Sunday, March 04, 2007

The photo at left...more pinwheels and other paper sloyd things by Maggie and teacher Andrea.

I want to introduce Mario Nunez. He has been a friend for many years, is a regular reader of the blog, has been my teaching assistant at Arrowmont, is the father of grown boys (one coming home from Afghanistan), and teaches at a community college in Buffalo. In addition to his teaching computers for ESL students, he's reopened the woodshop for classes!

Mario left a comment on the blog this morning, but also sent the following by email:

"Your comments on students wanting to skip ahead to the "more fun" projects in paper Sloyd are right on the money. I expected that from the students in my shop class, but I also see it among my computer students. They either skip instructions that seem boring or they skip them because they can't figure them out. In both classes, skipping instructions causes all sorts of trouble."

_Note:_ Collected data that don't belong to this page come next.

This design comes from an exercise in tuning for small area, a short achievable clock period and few clock cycles per item on the open sky130 flow, not from production work. The RTL was checked by simulation tests, not by an equivalence proof against the original design.

## flow/design.v (module list and top-level ports; edited modules follow where they fit)
// module md_mul: 1197 lines
// module md_clz: 10 lines
// module md_div_steps: 22 lines
// module md_unit: 156 lines
module md_unit (
  input  logic        clk,
  input  logic        reset,
  input  logic        start,
  input  logic        flush,
  input  logic [3:0]  MD_op,
  input  logic [31:0] A,
  input  logic [31:0] B,
  output logic        busy,
  output logic        stall,
  output logic [31:0] HI,
  output logic [31:0] LO
);
  // ...
==> flow/run.sh <==
#!/bin/bash
# synth_recipe.tcl (not shown) runs the flow's synth.tcl, then flattens the netlist and writes it again
# the make line also repeats each setting of config.mk as NAME=value (left out here)
make -C /OpenROAD-flow-scripts/flow DESIGN_CONFIG=/design/flow/config.mk WORK_HOME=/design/flow/orfs CLKGATE_MAP_FILE= SYNTH_SCRIPT=/design/flow/synth_recipe.tcl finish
==> flow/config.mk <==
export PLATFORM = sky130hd
export DESIGN_NAME = md_unit
export DESIGN_NICKNAME = md_unit
export VERILOG_FILES = /design/flow/design.v
export SDC_FILE = /design/flow/constraint.sdc
export NUM_CORES = 4
export LEC_CHECK = 0
export CAP_MARGIN = 20
export CORE_MARGIN = 2
export CORE_UTILIZATION = 30
export SETUP_SLACK_MARGIN = 4
export SLEW_MARGIN = 20
==> flow/constraint.sdc <==
create_clock -name core_clock -period 80.0 [get_ports {clk}]
set_input_delay 16.0000 -clock core_clock [delete_from_list [all_inputs] [get_ports {clk}]]
set_output_delay 16.0000 -clock core_clock [all_outputs]
set_load 0.01 [all_outputs]
==> results.py, run 1 <==
metrics = {
    "synthesis": {
        "synth_top_area_share": 0.117,
        "yosysTopAreaCell": "fa_1",
        "syn_avg_cell_area_um2": 7.09,
        "synth-seq-cells": 187,
        "synth_edf_count": 53,
        "yosys.area_share.xor_xnor": 0.0884,
        "synth_fp_nets": 7014,
        "synth_seq_area_share": 0.101,
    },
    "sta": {
        "hold_slack_ps": 520,
        "post-route-min-period_ps": 33910,
    },
    "layout": {
        "seq_share": 0.0929,
        "diodes": 6,
        "nFillCells": 16364,
        "multi_input_cells": 5203,
    },
    "routing": {
        "viasPerCell": 6.33,
        "wl_met3_um": 26900,
    },
    "critical_path": {
        "reg2reg_to": "hi_q[28]",
    },
    "floorplan": {
        "fp.dieW_um": 394,
    },
    "outcome": {
        "status": "complete, no violations",
    },
    "cts": {
        "clk_transition_reported_paths_ps": 80,
        "cts_setup_buffers": 0,
    },
    "global_routing": {
        "grt-ovfl-total": 0,
        "gr-usage-met2": 0.437,
    },
    "placement": {
        "io_buffer_count": 137,
        "dpl_worst_slack_ps": 46120,
        "globalplace.congestion": 1.04,
    },
}
Testbench counts, summed over its fixed seeds: cycles 4,101, ops 2,400.
==> module md_div_steps, before the edit <==
module md_div_steps #(
  parameter int S = 4
) (
  input  logic [31:0] d,
  input  logic [31:0] r_i,
  input  logic [31:0] q_i,
  output logic [31:0] r_o,
  output logic [31:0] q_o
);
  logic [S:0][31:0]   r;
  logic [S:0][31:0]   q;
  logic [S-1:0][32:0] t;
  assign r[0] = r_i;
  assign q[0] = q_i;
  for (genvar i = 0; i < S; i++) begin : g_step
    assign t[i] = {r[i], q[i][31]} - {1'b0, d};
    assign r[i+1] = t[i][32] ? {r[i][30:0], q[i][31]} : t[i][31:0];
    assign q[i+1] = {q[i][30:0], ~t[i][32]};
  end
  assign r_o = r[S];
  assign q_o = q[S];
endmodule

I had a conversation with our elementary school teachers on Friday. They are all very interested in paper sloyd because of the difficulties they have with students listening and following directions. My mother was a kindergarten teacher during the creation of "educational television" and she noted that before Sesame Street, she could stand at the head of the classroom and have all eyes glued upon her and all ears alert for her every word. She said that the rapid pace of Sesame Street and other children's programming was not something that the teacher in the classroom could keep up with and it became increasingly difficult to hold students' attention. Sorry, Mom...you were boring, but then every teacher is boring when compared to TV!

I think the computer is also changing the way we try to learn. We can just keep frantically poking keys until we get what we want, but it is extremely inefficient and possibly destructive. Some internal mapping of sequences is taking place, which allows us to replicate actions that work. But how about things that actually happen on purpose and by intent?

I don't like reading instructions either. I'm the one who would put the barbeque grill together and then get out the instructions at the end to see where the left over parts were supposed to go. But, knowing how to read and follow instructions can make the difference between being an independent learner or a dependent learner.

In wood shop, I have students who don't listen, and then ask for or demand my help when they need it. When we are on a particularly challenging project, I'll hear my name called at the same time from every corner of the room. It is great to be needed and wanted, but I would like my students to listen in the first place and then work quietly and confidently on their own. It is a tough change to make, but one that was laid out in sloyd where the projects were arranged by order of difficulty and each project prepared the student for success in the next.

Paper sloyd presents an interesting experiment. I'll let you know how it comes out. Now the 5th and 6th grade students are trying to make written plans of their own for a woodworking project. The plans are to have a drawing of the finished object, a cutting list of the parts, and step-by-step instructions. We'll go over them on Wednesday as they do the next set of projects from the paper sloyd book. If they manage to make coherent plans, we'll make something.

1 comment:

  1. Anonymous5:57 AM

    Doug:

    Thanks for the kind words. The one caveat is that I work at the local community college, something that was meant to be, just as the wood shop class came about because there wasn't enough activity in that space and the day care center was threatening to take it over. Day care centers are notoriously expansionist.
    A few of the students in the shop class, just as in the computer class, are starting to figure out that the connection between their hands and their brains deserves as much development as the one they've been told about between their eyes and a book and their brains. Not all of them, but some.
    Before I started to work at the community college, I tended to get bored and switch jobs every two years or so. After 28 years at this place, I've never been bored. And the classes at Arrowmont have made all the difference as far as "herding the cats" in a shop class.